どのようなら行動も「良い」「悪い」が同量含まれている。

第13章 不可能とは「正しさ」を乗り越えられない者の言い訳

「無」はないように見えて、その内側に全てを含んでいる。

プラスとマイナス、主体と客体など相反する全てを含んでいる。

それらが打ち消しあってゼロ(無)になる。

「正しさ」が、人間の可能性をつぶす。

「正しい」とは、それ以外のことを全て信じていないという宣言だから。

まとめ・感想

私たちが正しいと思っていることは本当に正しいのか。

正しさについて考える機会って少ないですよね。

そんな中で正しさとは何か、わたしとは何か、せかいとは何かを様々な例題や会話を用いて丁寧に説明してくれている印象です。

まずは自分の中にある「正さ」を疑うことで視野が広がる。

例えば、学校に通えなくなった人がいます。

学校に通うことが「正しい」とされているからこそ学校に通えなくなった自分のことを「ダメ」だと思い、苦しみます。

私たちの中にある「正さ」が私たちを苦しめているといことです。

であれば「正さ」を疑うことで苦しみが和らぎます。

相手に期待しているからこそ怒りがこみあげます。

相手が自分の期待に応えてくれなかったから怒ってしまう。

それでも人間だから怒るときもありますよね。

しかし、この本を読み、怒りの仕組みがわかっていると「相手に期待しすぎていた」と自分の怒りを分析し冷静に対応できるため、怒る機会も減りそうです。

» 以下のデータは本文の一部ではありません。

[config.mk]
export PLATFORM = sky130hd
export DESIGN_NAME = divider_seq
export DESIGN_NICKNAME = d
export VERILOG_FILES = /design/src/rtl/divider_seq_pkg.sv /design/src/rtl/divider_seq_addern.sv /design/src/rtl/divider_seq.sv
export SDC_FILE = /design/constraint.sdc
export NUM_CORES = 1
export LEC_CHECK = 0
export ABC_AREA = 1
export BUFFER_PORTS_ARGS = -buffer_cell sky130_fd_sc_hd__buf_2
export CORE_MARGIN = 8
export CORE_UTILIZATION = 45
export CTS_CLUSTER_DIAMETER = 150
export DETAILED_ROUTE_END_ITERATION = 12
export GPL_TIMING_DRIVEN = 0
export PLACE_DENSITY = 0.65
export RECOVER_POWER = 100
export SKIP_CTS_REPAIR_TIMING = 1
export SYNTH_ARGS = -nofsm -noshare
export SYNTH_HDL_FRONTEND = slang
export SYNTH_HIERARCHICAL = 1
export SYNTH_SLANG_ARGS = --single-unit
[constraint.sdc]
create_clock -name clk -period 5.1 [get_ports clk]
set_input_delay 0.51 -clock clk [delete_from_list [all_inputs] [get_ports clk]]
set_output_delay 0.51 -clock clk [all_outputs]
set_load 0.03 [all_outputs]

悪魔と言ってもこの本に出てくる悪魔は決して極悪というわけではなく常に私たちの思い込みや常識を疑わせてくれる存在です。

これは私たちが生きやすくなる方法の1つでもあると教えてくれます。

ひとつの章が終わると悪魔からワークが出されているため、このワークをすることで本の内容の理解が深まりそうです。

第8章の『宇宙システムと始まり』では物の見方の概念がひとつひとつ順を追うように丁寧に書いてあるため、今までとは違った概念に触れることができます。

このような話を聞くと私はだいたい「一は全、全は一」という鋼の錬金術師に出てきた台詞が思い浮かんできます。

一は全の一部であり、一が集まって全となるというようなイメージでしょうか。

この本を読み、いつもと違う視点からでも物事を捉えてみることでもしかしたら生きやすくなるかもしれません。

世間一般や常識にとらわれてしまっている人には特に読んでみてほしい本です。

ここには書ききれていない内容がまだたくさんあります。

私自身も世間一般論や常識にとらわれて生きてきたことが自覚できました。